- Opening Delimiter -
### config.mk
export PLATFORM = sky130hd
export DESIGN_NAME = spi_slave_controller
export DESIGN_NICKNAME = d
export VERILOG_FILES = /design/src/logic/spi_slave_controller.v /design/src/logic/pin_sync.v /design/src/logic/byte_fifo.v
export VERILOG_INCLUDE_DIRS = /design/src /design/src/logic
export SDC_FILE = /design/constraint.sdc
export NUM_CORES = 1
export LEC_CHECK = 0
export BUFFER_PORTS_ARGS = -buffer_cell sky130_fd_sc_hd__buf_2
export CAP_MARGIN = 30
export CORE_UTILIZATION = 45
export DETAILED_ROUTE_END_ITERATION = 10
export GPL_TIMING_DRIVEN = 0
export MAX_ROUTING_LAYER = met4
export PLACE_DENSITY = 0.68
export REMOVE_ABC_BUFFERS = 1
export SYNTH_ARGS = -nofsm -noshare
export SYNTH_HDL_FRONTEND = slang
export SYNTH_HIERARCHICAL = 1
export SYNTH_SLANG_ARGS = --single-unit
### constraint.sdc
create_clock -name i_ref_clk -period 5.8 [get_ports i_ref_clk]
set_input_delay 1.16 -clock i_ref_clk [delete_from_list [all_inputs] [get_ports i_ref_clk]]
set_output_delay 1.16 -clock i_ref_clk [all_outputs]
set_load 0.01 [all_outputs]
- Closing Delimiter -
• EXERCISE:
Your answer must hold the line containing "export PLATFORM = sky130hd" and all lines after it in the entries above, exactly, and nothing else.

• SOLUTION FOR THIS EXERCISE:
export PLATFORM = sky130hd
export DESIGN_NAME = spi_slave_controller
export DESIGN_NICKNAME = d
export VERILOG_FILES = /design/src/logic/spi_slave_controller.v /design/src/logic/pin_sync.v /design/src/logic/byte_fifo.v
export VERILOG_INCLUDE_DIRS = /design/src /design/src/logic
export SDC_FILE = /design/constraint.sdc
export NUM_CORES = 1
export LEC_CHECK = 0
export BUFFER_PORTS_ARGS = -buffer_cell sky130_fd_sc_hd__buf_2
export CAP_MARGIN = 30
export CORE_UTILIZATION = 45
export DETAILED_ROUTE_END_ITERATION = 10
export GPL_TIMING_DRIVEN = 0
export MAX_ROUTING_LAYER = met4
export PLACE_DENSITY = 0.68
export REMOVE_ABC_BUFFERS = 1
export SYNTH_ARGS = -nofsm -noshare
export SYNTH_HDL_FRONTEND = slang
export SYNTH_HIERARCHICAL = 1
export SYNTH_SLANG_ARGS = --single-unit
### constraint.sdc
create_clock -name i_ref_clk -period 5.8 [get_ports i_ref_clk]
set_input_delay 1.16 -clock i_ref_clk [delete_from_list [all_inputs] [get_ports i_ref_clk]]
set_output_delay 1.16 -clock i_ref_clk [all_outputs]
set_load 0.01 [all_outputs]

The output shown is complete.